Ainda na fase branca do plano estadual Minas Consciente, que prevê quatro etapas específicas, reavaliadas a cada 20 dias, e que inclui a reabertura dos espaços culturais somente após vencidas todas as fases, Juiz de Fora não dispõe de datas, nem mesmo previsão, para que as plateias voltem a receber espectadores. O que não impede as casas de shows de projetarem um futuro bastante diferente do passado. “A arte será muito afetada, como já está sendo e como continuará sendo. Dadas as condições que temos hoje, como reabrimos os teatros? O Central recebe os grandes espetáculos nacionais, regionais e locais, com 1.800 pessoas lá dentro. Se reduzirmos a um quarto da capacidade, como pagamos um espetáculo? Fica impossível”, defende Cacáudio, que, além de diretor do Central, é professor do curso de estatística da UFJF e músico com frequentes lives em suas redes sociais.

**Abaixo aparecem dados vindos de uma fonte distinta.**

===== src/rtl/cpu_bus_pkg.sv =====
`default_nettype none
// +--------------------------------------------------------------------------+
// | Package  : cpu_bus_pkg                                                    |
// | Purpose  : Shared CPU-side SRAM-like bus definitions: requester IDs,      |
// |            access-size encodings, bus width and the request bundle used   |
// |            to mux requesters onto one port.                               |
// | Revision : 1.0 - initial release                                          |
// +--------------------------------------------------------------------------+
package cpu_bus_pkg;

  localparam int unsigned XLEN = 32;

  // Requester identifiers stored in the order FIFO
  localparam logic REQ_INST = 1'b0;
  localparam logic REQ_DATA = 1'b1;

  // Access-size encodings
  localparam logic [1:0] SZ_BYTE = 2'd0;
  localparam logic [1:0] SZ_HALF = 2'd1;
  localparam logic [1:0] SZ_WORD = 2'd2;

  // All request fields that travel together with req
  typedef struct packed {
    logic            wr;
    logic [1:0]      size;
    logic [3:0]      wstrb;
    logic [XLEN-1:0] addr;
    logic [XLEN-1:0] wdata;
  } bus_req_t;

endpackage
`default_nettype wire


===== src/rtl/order_fifo.sv =====
`default_nettype none
// +--------------------------------------------------------------------------+
// | Module   : order_fifo                                                     |
// | Purpose  : Small circular FIFO holding requester IDs in issue order.      |
// | Ports    : clk, resetn (sync, active-low)                                 |
// |            push_i/din_i  - enqueue (ignored while full)                   |
// |            pop_i         - dequeue (ignored while empty)                  |
// |            head_o        - oldest entry (registered storage)              |
// |            full_o/empty_o- occupancy flags from the count register        |
// | Revision : 1.0 - initial release                                          |
// +--------------------------------------------------------------------------+
module order_fifo #(
  parameter int unsigned DEPTH = 2,
  parameter int unsigned WIDTH = 1
) (
  input  logic             clk,
  input  logic             resetn,
  input  logic             push_i,
  input  logic             pop_i,
  input  logic [WIDTH-1:0] din_i,
  output logic [WIDTH-1:0] head_o,
  output logic             full_o,
  output logic             empty_o
);

  localparam int unsigned     PTR_W     = (DEPTH > 1) ? $clog2(DEPTH) : 1;
  localparam int unsigned     CNT_W     = $clog2(DEPTH + 1);
  localparam logic [PTR_W-1:0] LAST_PTR = PTR_W'(DEPTH - 1);
  localparam logic [CNT_W-1:0] FULL_CNT = CNT_W'(DEPTH);

  logic [WIDTH-1:0] entries_q [DEPTH];
  logic [PTR_W-1:0] wr_ptr_q, wr_ptr_d;
  logic [PTR_W-1:0] rd_ptr_q, rd_ptr_d;
  logic [CNT_W-1:0] count_q,  count_d;
  logic             push_ok, pop_ok;

  assign full_o  = (count_q == FULL_CNT);
  assign empty_o = (count_q == '0);
  assign push_ok = push_i & ~full_o;
  assign pop_ok  = pop_i  & ~empty_o;
  assign head_o  = entries_q[rd_ptr_q];

  // Pointers wrap explicitly so non-power-of-two depths work
  always_comb begin
    wr_ptr_d = wr_ptr_q;
    rd_ptr_d = rd_ptr_q;
    count_d  = count_q;
    if (push_ok) wr_ptr_d = (wr_ptr_q == LAST_PTR) ? '0 : wr_ptr_q + 1'b1;
    if (pop_ok)  rd_ptr_d = (rd_ptr_q == LAST_PTR) ? '0 : rd_ptr_q + 1'b1;
    case ({push_ok, pop_ok})
      2'b10:   count_d = count_q + 1'b1;
      2'b01:   count_d = count_q - 1'b1;
      default: count_d = count_q;
    endcase
  end

  always_ff @(posedge clk) begin
    if (!resetn) begin
      wr_ptr_q <= '0;
      rd_ptr_q <= '0;
      count_q  <= '0;
    end else begin
      wr_ptr_q <= wr_ptr_d;
      rd_ptr_q <= rd_ptr_d;
      count_q  <= count_d;
    end
  end

  // Storage needs no reset: entries are only read when count says valid
  always_ff @(posedge clk) begin
    if (push_ok) entries_q[wr_ptr_q] <= din_i;
  end

endmodule
`default_nettype wire


===== src/rtl/sram_req_arbiter.sv =====
`default_nettype none
// +--------------------------------------------------------------------------+
// | Module   : sram_req_arbiter                                               |
// | Purpose  : Shares one SRAM-like port between instruction fetch and data   |
// |            access. Data wins when both request; a grant lock keeps a      |
// |            stalled request stable until accepted. Responses are steered   |
// |            back using an in-order FIFO of requester IDs.                  |
// | Ports    : clk, resetn (sync, active-low)                                 |
// |            inst_* / data_*  - requester sides (req fields in, handshake   |
// |                               and read data out)                          |
// |            mem_*            - shared port (request out, handshake and     |
// |                               response in)                                |
// | Revision : 1.0 - initial release                                          |
// +--------------------------------------------------------------------------+
module sram_req_arbiter
  import cpu_bus_pkg::*;
#(
  parameter int unsigned OUTSTANDING = 2
) (
  input  logic            clk,
  input  logic            resetn,
  input  logic            inst_req,
  input  logic            inst_wr,
  input  logic [1:0]      inst_size,
  input  logic [3:0]      inst_wstrb,
  input  logic [XLEN-1:0] inst_addr,
  input  logic [XLEN-1:0] inst_wdata,
  output logic            inst_addr_ok,
  output logic            inst_data_ok,
  output logic [XLEN-1:0] inst_rdata,
  input  logic            data_req,
  input  logic            data_wr,
  input  logic [1:0]      data_size,
  input  logic [3:0]      data_wstrb,
  input  logic [XLEN-1:0] data_addr,
  input  logic [XLEN-1:0] data_wdata,
  output logic            data_addr_ok,
  output logic            data_data_ok,
  output logic [XLEN-1:0] data_rdata,
  output logic            mem_req,
  output logic            mem_wr,
  output logic [1:0]      mem_size,
  output logic [3:0]      mem_wstrb,
  output logic [XLEN-1:0] mem_addr,
  output logic [XLEN-1:0] mem_wdata,
  input  logic            mem_addr_ok,
  input  logic            mem_data_ok,
  input  logic [XLEN-1:0] mem_rdata
);

  bus_req_t inst_bus, data_bus, gnt_bus;
  logic     grant_lock_q, grant_lock_d;
  logic     grant_id_q,   grant_id_d;
  logic     grant_id;
  logic     gnt_req;
  logic     handshake;
  logic     resp_valid;
  logic     fifo_full, fifo_empty;
  logic     fifo_head;

  assign inst_bus = '{wr: inst_wr, size: inst_size, wstrb: inst_wstrb,
                      addr: inst_addr, wdata: inst_wdata};
  assign data_bus = '{wr: data_wr, size: data_size, wstrb: data_wstrb,
                      addr: data_addr, wdata: data_wdata};

  // While locked the stalled requester keeps the port regardless of priority
  assign grant_id = grant_lock_q ? grant_id_q : (data_req ? REQ_DATA : REQ_INST);
  assign gnt_req  = (grant_id == REQ_DATA) ? data_req : inst_req;
  assign gnt_bus  = (grant_id == REQ_DATA) ? data_bus : inst_bus;

  // Full is taken from the registered count only, so a same-cycle pop cannot
  // reopen the port: no combinational path from mem_data_ok to mem_req.
  assign mem_req   = resetn & gnt_req & ~fifo_full;
  assign mem_wr    = gnt_bus.wr;
  assign mem_size  = gnt_bus.size;
  assign mem_wstrb = gnt_bus.wstrb;
  assign mem_addr  = gnt_bus.addr;
  assign mem_wdata = gnt_bus.wdata;

  assign handshake    = mem_req & mem_addr_ok;
  assign inst_addr_ok = handshake & (grant_id == REQ_INST);
  assign data_addr_ok = handshake & (grant_id == REQ_DATA);

  // Responses with nothing outstanding are dropped
  assign resp_valid   = resetn & mem_data_ok & ~fifo_empty;
  assign inst_data_ok = resp_valid & (fifo_head == REQ_INST);
  assign data_data_ok = resp_valid & (fifo_head == REQ_DATA);
  assign inst_rdata   = mem_rdata;
  assign data_rdata   = mem_rdata;

  always_comb begin
    grant_lock_d = grant_lock_q;
    grant_id_d   = grant_id_q;
    if (!grant_lock_q) begin
      if (mem_req && !mem_addr_ok) begin
        grant_lock_d = 1'b1;
        grant_id_d   = grant_id;
      end
    end else if (handshake) begin
      grant_lock_d = 1'b0;
    end
  end

  always_ff @(posedge clk) begin
    if (!resetn) begin
      grant_lock_q <= 1'b0;
      grant_id_q   <= REQ_INST;
    end else begin
      grant_lock_q <= grant_lock_d;
      grant_id_q   <= grant_id_d;
    end
  end

  order_fifo #(
    .DEPTH (OUTSTANDING),
    .WIDTH (1)
  ) u_fifo (
    .clk     (clk),
    .resetn  (resetn),
    .push_i  (handshake),
    .pop_i   (resp_valid),
    .din_i   (grant_id),
    .head_o  (fifo_head),
    .full_o  (fifo_full),
    .empty_o (fifo_empty)
  );

endmodule
`default_nettype wire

Maior plateia da cidade, com capacidade para 1.800 espectadores: Central, com redução, deixará de comportar grandes espetáculos. (Foto: Fernando Priamo)

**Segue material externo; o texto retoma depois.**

File: src/rtl/dot_product_sequencer.sv
`default_nettype none
// ============================================================================
// Module   : dot_product_sequencer
// Brief    : Control stage in front of the fused multiply-add unit. Accepts a
//            dot-product job (length, seed, scale), streams operand pairs into
//            the FMA, and returns the FMA's combinational sum, captured on the
//            last beat, over a valid/ready result port.
// Optional : define DOTSEQ_STALL_CNT_EN to add the stall_cnt output. It is a
//            saturating count of operand stalls seen during the current job.
// Revision : 1.0 - initial release
// ============================================================================
module dot_product_sequencer #(
  parameter int WIDTH = 32,
  parameter int LEN_W = 8
) (
  input  logic                      clk,
  input  logic                      rst_n,
  // job request
  input  logic                      job_valid,
  output logic                      job_ready,
  input  logic [LEN_W-1:0]          job_len,
  input  logic [WIDTH-1:0]          job_seed,
  input  logic [$clog2(WIDTH)-1:0]  job_scale,
  // operand stream
  input  logic                      opnd_valid,
  output logic                      opnd_ready,
  input  logic [WIDTH-1:0]          opnd_a,
  input  logic [WIDTH-1:0]          opnd_b,
  // FMA control
  output logic [WIDTH-1:0]          fma_a,
  output logic [WIDTH-1:0]          fma_b,
  output logic [$clog2(WIDTH)-1:0]  fma_scale,
  output logic [WIDTH-1:0]          fma_seed,
  output logic                      fma_update,
  output logic                      fma_en,
  input  logic [WIDTH-1:0]          fma_acc,
  // result
  output logic                      res_valid,
  input  logic                      res_ready,
  output logic [WIDTH-1:0]          res_data,
  output logic                      busy
`ifdef DOTSEQ_STALL_CNT_EN
  ,
  output logic [15:0]               stall_cnt
`endif
);

  localparam int SCALE_W = $clog2(WIDTH);

  typedef enum logic [1:0] {
    S_IDLE = 2'd0,
    S_RUN  = 2'd1,
    S_DONE = 2'd2
  } state_t;

  state_t             state_q;
  logic [LEN_W-1:0]   remain_q;     // beats still to be consumed
  logic               first_q;      // next beat is the first one of the job
  logic [WIDTH-1:0]   seed_q;
  logic [SCALE_W-1:0] scale_q;
  logic [WIDTH-1:0]   res_data_q;
  logic               res_valid_q;
  logic               beat;

  // A beat is an accepted operand pair; the sequencer is only ready in RUN.
  assign beat       = (state_q == S_RUN) && opnd_valid;

  assign job_ready  = (state_q == S_IDLE);
  assign opnd_ready = (state_q == S_RUN);
  assign busy       = (state_q != S_IDLE);

  // Operands pass straight through; seed and scale come from the job latch.
  assign fma_a      = opnd_a;
  assign fma_b      = opnd_b;
  assign fma_scale  = scale_q;
  assign fma_seed   = seed_q;
  assign fma_en     = beat;
  // The first beat restarts from the seed so a stale FMA accumulator from an
  // earlier or aborted job can never leak into this result.
  assign fma_update = beat && first_q;

  assign res_valid  = res_valid_q;
  assign res_data   = res_data_q;

  // Job sequencing FSM: latch job, count beats, capture and hand off result.
  always_ff @(posedge clk or negedge rst_n) begin
    if (!rst_n) begin
      state_q     <= S_IDLE;
      remain_q    <= '0;
      first_q     <= 1'b0;
      seed_q      <= '0;
      scale_q     <= '0;
      res_data_q  <= '0;
      res_valid_q <= 1'b0;
    end else begin
      case (state_q)
        S_IDLE: begin
          if (job_valid) begin
            seed_q  <= job_seed;
            scale_q <= job_scale;
            if (job_len != '0) begin
              remain_q <= job_len;
              first_q  <= 1'b1;
              state_q  <= S_RUN;
            end else begin
              // Empty job: the seed is the answer, the FMA stays idle.
              res_data_q  <= job_seed;
              res_valid_q <= 1'b1;
              state_q     <= S_DONE;
            end
          end
        end
        S_RUN: begin
          if (beat) begin
            first_q  <= 1'b0;
            remain_q <= remain_q - LEN_W'(1);
            if (remain_q == LEN_W'(1)) begin
              // Capture the FMA's combinational sum for the final beat.
              res_data_q  <= fma_acc;
              res_valid_q <= 1'b1;
              state_q     <= S_DONE;
            end
          end
        end
        S_DONE: begin
          if (res_ready) begin
            res_valid_q <= 1'b0;
            state_q     <= S_IDLE;
          end
        end
        default: begin
          state_q <= S_IDLE;
        end
      endcase
    end
  end

`ifdef DOTSEQ_STALL_CNT_EN
  logic [15:0] stall_cnt_q;
  logic [15:0] stall_cnt_d;

  // Next stall count: clear on job accept, saturating increment on RUN stalls.
  always_comb begin
    stall_cnt_d = stall_cnt_q;
    if ((state_q == S_IDLE) && job_valid) begin
      stall_cnt_d = '0;
    end else if ((state_q == S_RUN) && !opnd_valid && (stall_cnt_q != 16'hFFFF)) begin
      stall_cnt_d = stall_cnt_q + 16'd1;
    end
  end

  // Stall counter register; value is held through DONE and IDLE.
  always_ff @(posedge clk or negedge rst_n) begin
    if (!rst_n) begin
      stall_cnt_q <= '0;
    end else begin
      stall_cnt_q <= stall_cnt_d;
    end
  end

  assign stall_cnt = stall_cnt_q;
`endif

endmodule
`default_nettype wire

Conforme aponta o gestor, produções com plateias menores conseguirão ocupar o Central com 300 ou 400 espectadores. A cidade, porém, pode não mais comportar produções agigantadas. “A questão, então, é pensar a responsabilidade do Poder Público com a cultura, que tem muita gente envolvida e que vai perder espaço. É preciso pensar a cultura de maneira ampla e como uma questão econômica”, sugere Cacáudio, representante da UFJF no Conselho Municipal de Cultura, o Concult.

Redução de 20% a 30%
Segundo Luiz Fernando Priamo, os estudos atuais indicam redução de plateias entre 20% e 30% da capacidade, o que resultaria em, no máximo, 40 lugares no teatro do Centro Cultural Bernardo Mascarenhas e 80 espectadores no Teatro Paschoal Carlos Magno. “É uma previsão que fazemos e entristece”, comenta, afirmando respeitar o resultado do edital de ocupação do Paschoal, divulgado dois dias antes do decreto que fechou os espaços de cultura da cidade. “É muito angustiante, porque não cabe só à gestão pública. Diante do cenário que vemos, sem uma coordenação federal com consciência suficiente para fazer a coisa corretamente, não tende a ter uma melhoria tão rápido”, lamenta.

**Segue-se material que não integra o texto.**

### src/rtl/edge_event_arbiter.sv
// Multi-channel edge-event controller: per-channel rise/fall detection with one
// pending slot per edge type, merged into a single valid/ready event port by round robin.
module edge_event_arbiter #(
  parameter int NCH = 4,
  parameter int IDW = 2
) (
  input  logic           clk,
  input  logic           rst,
  input  logic [NCH-1:0] sig_in,
  input  logic [NCH-1:0] pos_en,
  input  logic [NCH-1:0] neg_en,
  output logic           evt_valid,
  input  logic           evt_ready,
  output logic [IDW-1:0] evt_ch,
  output logic           evt_pos,
  output logic [NCH-1:0] ovf,
  input  logic           ovf_clr
);

  // Handshake: an event transfers on a cycle where evt_valid && evt_ready are
  // both high; while evt_valid && !evt_ready, evt_ch/evt_pos are held stable.

  logic [NCH-1:0] s1, s2;
  logic [NCH-1:0] pp, pn, old;
  logic [IDW-1:0] ptr;

  logic [NCH-1:0] rise, fall;
  logic [NCH-1:0] pend_any;
  logic           load;
  logic           sel_found;
  logic [IDW-1:0] sel_ch;
  logic           sel_pos;
  logic [IDW-1:0] ptr_nx;
  logic [NCH-1:0] sel_oh;
  logic [NCH-1:0] clr_pp, clr_pn;
  logic [NCH-1:0] pp_keep, pn_keep;
  logic [NCH-1:0] pp_nx, pn_nx, old_nx, ovf_nx, ovf_set;

  function automatic logic [IDW-1:0] wrap_add(input logic [IDW-1:0] base, input int k);
    int s;
    s = int'(base) + k;
    if (s >= NCH) s = s - NCH;
    return IDW'(s);
  endfunction

  assign rise     = s1 & ~s2 & pos_en;
  assign fall     = ~s1 & s2 & neg_en;
  assign pend_any = pp | pn;
  assign load     = !evt_valid || evt_ready;

  // Round-robin scan starting at ptr; first channel with anything pending wins.
  always_comb begin
    sel_found = 1'b0;
    sel_ch    = '0;
    for (int k = 0; k < NCH; k++) begin
      if (!sel_found && pend_any[wrap_add(ptr, k)]) begin
        sel_found = 1'b1;
        sel_ch    = wrap_add(ptr, k);
      end
    end
  end

  // old[i] = 1 means the pending rise is older than the pending fall.
  always_comb begin
    sel_pos = 1'b0;
    if (sel_found) begin
      if (pp[sel_ch] && pn[sel_ch]) sel_pos = old[sel_ch];
      else                          sel_pos = pp[sel_ch];
    end
  end

  assign ptr_nx = (sel_ch == IDW'(NCH - 1)) ? '0 : sel_ch + 1'b1;

  always_comb begin
    sel_oh = '0;
    clr_pp = '0;
    clr_pn = '0;
    if (load && sel_found) begin
      sel_oh[sel_ch] = 1'b1;
      if (sel_pos) clr_pp = sel_oh;
      else         clr_pn = sel_oh;
    end
  end

  assign pp_keep = pp & ~clr_pp;
  assign pn_keep = pn & ~clr_pn;
  assign pp_nx   = pp_keep | rise;
  assign pn_nx   = pn_keep | fall;

  // An edge landing on a slot that is being drained this cycle is not a loss.
  assign ovf_set = (rise & pp_keep) | (fall & pn_keep);
  assign ovf_nx  = (ovf & ~{NCH{ovf_clr}}) | ovf_set;

  // Order only changes on a fresh entry; merging into an existing slot keeps its age.
  always_comb begin
    old_nx = old;
    for (int i = 0; i < NCH; i++) begin
      if (rise[i] && pn_keep[i] && !pp_keep[i])
        old_nx[i] = 1'b0;
      else if (fall[i] && pp_keep[i] && !pn_keep[i])
        old_nx[i] = 1'b1;
    end
  end

  always_ff @(posedge clk) begin
    if (rst) begin
      s1        <= sig_in;
      s2        <= sig_in;
      pp        <= '0;
      pn        <= '0;
      old       <= '0;
      ovf       <= '0;
      ptr       <= '0;
      evt_valid <= 1'b0;
      evt_ch    <= '0;
      evt_pos   <= 1'b0;
    end else begin
      s1  <= sig_in;
      s2  <= s1;
      pp  <= pp_nx;
      pn  <= pn_nx;
      old <= old_nx;
      ovf <= ovf_nx;
      if (load) begin
        if (sel_found) begin
          evt_valid <= 1'b1;
          evt_ch    <= sel_ch;
          evt_pos   <= sel_pos;
          ptr       <= ptr_nx;
        end else begin
          evt_valid <= 1'b0;
        end
      end
    end
  end

endmodule

### config.mk
export PLATFORM = sky130hd
export DESIGN_NAME = edge_event_arbiter
export DESIGN_NICKNAME = d
export VERILOG_FILES = /design/src/rtl/edge_event_arbiter.sv
export SDC_FILE = /design/constraint.sdc
export NUM_CORES = 1
export LEC_CHECK = 0
export ABC_AREA = 1
export BUFFER_PORTS_ARGS = -buffer_cell sky130_fd_sc_hd__buf_2
export CORE_MARGIN = 3
export CORE_UTILIZATION = 33
export DETAILED_ROUTE_END_ITERATION = 10
export SLEW_MARGIN = 20
export SYNTH_ARGS = -nofsm -noshare
export SYNTH_HDL_FRONTEND = slang
export SYNTH_SLANG_ARGS = --single-unit
### constraint.sdc
create_clock -name clk -period 2.4 [get_ports clk]
set_input_delay 0 -clock clk [delete_from_list [all_inputs] [get_ports clk]]
set_output_delay 0 -clock clk [all_outputs]
set_load 0.1 [all_outputs]
==> metrics.txt <==
Worst path slowest cell=dfxtp_1; 1st-pass router iterations=4; fin cells=372; ANT cells=0; routed via count=1705; fin nets=324; final instance area=approximately 0.0021 mm2; HPWL Detailed=roughly 3.0 mm; synthesized cell area=0.00173 mm2; placed cell area=0.00194 mm2; GPL Wtd Cong=0.884; Final setup viols=0; Fin. Hold Viols=0; ANT nets after route=0; worst vdd ir=0.627 mV; Final Core Density=0.434; number of distinct library cells after synthesis=24; number of global-route vias before repair=1610; Clock Skews=0.00413 ns; critical path class=register to register; drc violations=0; placed insts=around 360; worst-path maximum fanout=6; Fill cells=510; critical path, cell by cell=inv_2 -> nand2_1 -> nand2_2 -> nand3_2 -> nand2_2 -> nor2_4 -> nand4_1 -> nand2_4 -> inv_2 -> buf_4 -> nand3_1 -> nand4_1 -> nand2_2 -> nor2_1 -> nor2_1 -> nor2_1; H-tree Lvls=2; Critical R2R Launch=ptr[1]; clock root buffer=clkbuf_8; syn avg cell area=about 6.4 um2; Core ar.=approximately 0.005 mm2; Seq/Total Area, Yosys=0.346; Die X=78.5 um; most common cell after layout, fill and taps aside=nand2_1; share of layout cells above drive strength 1=0.249; hold_ws=0.0165 ns; Iter 0 DRT Violations=68; CTS tree=yes; family with the most delay on the worst path=simple AND/OR/NAND/NOR gates; Worst Tran Pin Value=0.491 ns; first-pass GRT wire length=6.87 mm; CP max stage delay=0.41 ns; CP bufs+invs=3; WL final=3.94 mm; die height=78.5 um; num ports=24; CP startpoint=ptr[1]; largest net degree at the start of global routing=22; PortBufs=23; Fmax achieved=0.456 GHz; Rows=25; Max Cap Viol=0; clock sink total=30; Yosys warning count=0; gate count of the mapped netlist=approximately 270; CP arrival=2.35 ns; CP Capture Type=register; worst setup margin=0.206 ns; Mapped Nets=approximately 290; Vias/cell=4.58; flop2flop setup slack=0.21 ns; Yosys reg bits=30; power per cell area=1330 mW/mm2; HP Start=neg_en[0]; crit start category=register; CTS max path bufs=2; GRT overflow=0; status=completed; routed len/inst=10.6 um; clock latency on the worst-skew pair=0.28 ns; WP data required=~2.6 ns; Pwr Total=about 2.8 mW; Starting Density=0.353; min Tclk post-route=roughly 2.2 ns; RSZ-0062 raised after global routing=true; Num CTS Buffers=5; Total Routing Usage GR=0.140; Leakage=1.03 nW; initial antenna violation count=0; HP Class=primary input to register; Max Slew Vio Count=0; most frequent cells in the layout=nand2_1 (76), inv_1 (35), dfxtp_1 (29), nand3_1 (27); die area=roughly 0.0062 mm2; Rel. slew slack=0.675; setup tns final=0 ns; part of the cycle the worst path needs=0.914; Reg clk slew, reported paths=0.06 ns; DP Worst Slack=0.0690 ns; Area growth syn-to-layout=22.8%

“Resolver a questão da lotação agora é precoce”, pontua Cacáudio, indicando muitos outros dilemas por trás do assunto. “É possível adaptar o Central, mas quem vamos atender? Que tipo de produção vai se satisfazer com um espaço desses?”, indaga, resgatando o primeiro show a ser cancelado pela pandemia, de Milton Nascimento. “Como realizamos show dele no Central com apenas 400 lugares? Qual o custo de um ingresso para isso?”, questiona. “Quando tudo começou, havia o medo de que as lives fossem um atrativo maçante e de que perdêssemos o envolvimento das pessoas, mas chegamos à conclusão de que não tem jeito”, reflete Guilherme Imbroisi, do Uthopia. “Vai existir um grande buraco na história cultural causado por essa quarentena”, vaticina, certo de que mesmo as piores previsões não desoneram a luta por um porvir melhor.